SAN FRANCISCO (Callaway Climate Insights) — One of your Facebook friends probably asked in the past few weeks where’s the first place you’ll travel after the lockdowns end. You probably said to visit family, then rattled off a few bucket list destinations. For me they are Jerusalem and the Greek Islands.
You didn’t think much about how you’ll get there though. The Covid-19 economic recovery is shaping up to be heavy on investment in bikes, electric cars, rail travel and fundamental changes in how we fly. Those Segways never really developed beyond tourist products 20 years ago, but inventor Dean Kamen was ahead of his time.
What was missing then were car-free areas in cities, something now becoming more commonplace. The gradual creation of bike lanes in big cities like New York and London will become a bigger deal now, as will entire downtown areas without car, truck and bus traffic. The data that most Covid-19 victims lived in high-pollution cities and industrial regions is not lost on city planners from Singapore to San Francisco.
Why is this column called Zeus? David Callaway explains here.
Europe’s green recovery plan, as detailed in a scoop this week by our own Stephen Rae in Dublin, calls for a “renaissance in rail” travel, with zero-emission trains replacing short-haul flights on the continent.
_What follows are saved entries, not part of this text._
What follows belongs to an exercise in optimizing a design on an open flow for small area; a production flow would make more cautious choices.
Only simulation tests tie the RTL to the original design; equivalence was not proved.
Power and IR drop assume default switching activity.

<file path="flow/config.mk">
export PLATFORM = sky130hd
export DESIGN_NAME = LTSSM
export DESIGN_NICKNAME = LTSSM
export VERILOG_FILES = /design/flow/design.v
export SDC_FILE = /design/flow/constraint.sdc
export NUM_CORES = 4
export LEC_CHECK = 0
export CAP_MARGIN = 20
export CORE_AREA = 10 10 390 390
export CTS_CLUSTER_DIAMETER = 80
export CTS_CLUSTER_SIZE = 28
export DIE_AREA = 0 0 400 400
export SLEW_MARGIN = 20
</file>
<file path="flow/constraint.sdc">
create_clock -name core_clock -period 8.0 [get_ports {clk}]
set_input_delay 1.6000 -clock core_clock [delete_from_list [all_inputs] [get_ports {clk}]]
set_output_delay 1.6000 -clock core_clock [all_outputs]
set_load 0.01 [all_outputs]
</file>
Investments in electric vehicles and charging infrastructure are also heavy in the plans, which acknowledge that some 300,000 companies and 14 million people are tied into the European auto industry. One such idea, reported in the Financial Times, is to use the cable duct network of Virgin Media in the UK to build charging stations around the country for electric vehicles.
Flying will change, too. Darrell Delamaide reported on two Swiss startups this week that are working with Lufthansa to develop carbon-neutral aviation fuel.
Those reports of packed planes are the result of fewer planes flying by the cash-strapped airlines. To attract people back to air travel, including those business elites who make up two-thirds of air miles flown, airlines will need to do better than empty middle seats and temperature checks. Less short-haul flights will help them invest in better standards on long-haul flights, which as always, are the money-makers.
All of this doesn’t make airlines and auto maker stocks a screaming buy for investors, though they have perked up a bit in recent weeks as markets have recovered and governments have started to open up, according to the Dow Jones Transportation Index (DJT). But it is a strong signal that many of the climate change innovations that make headlines and attract attention will be in the travel space.
We can’t put globalization back in the bottle, as much as some would like to try. But this Covid-19 scare will certainly go down as a milestone moment in how we think about getting to where we all want to go.
For decades, our concept of travel and work involved more and more ways to cram people together. Subways, buses, rush hour traffic, coach class. Remember the blueprints for airline travel where we’d all stand up next to each other the whole time? Ride-sharing, hot-desking, elevator riding.
Simply applying social-distancing rules on these old formats won’t work. The coronavirus is pushing us into a new, more environmentally aware era.
For visionaries and innovators, and investors looking for profit and purpose in the environmental, social and governance (ESG) spectrum, the changing way humanity makes its way around the globe is a uniting theme.
After all, we can’t stay home forever.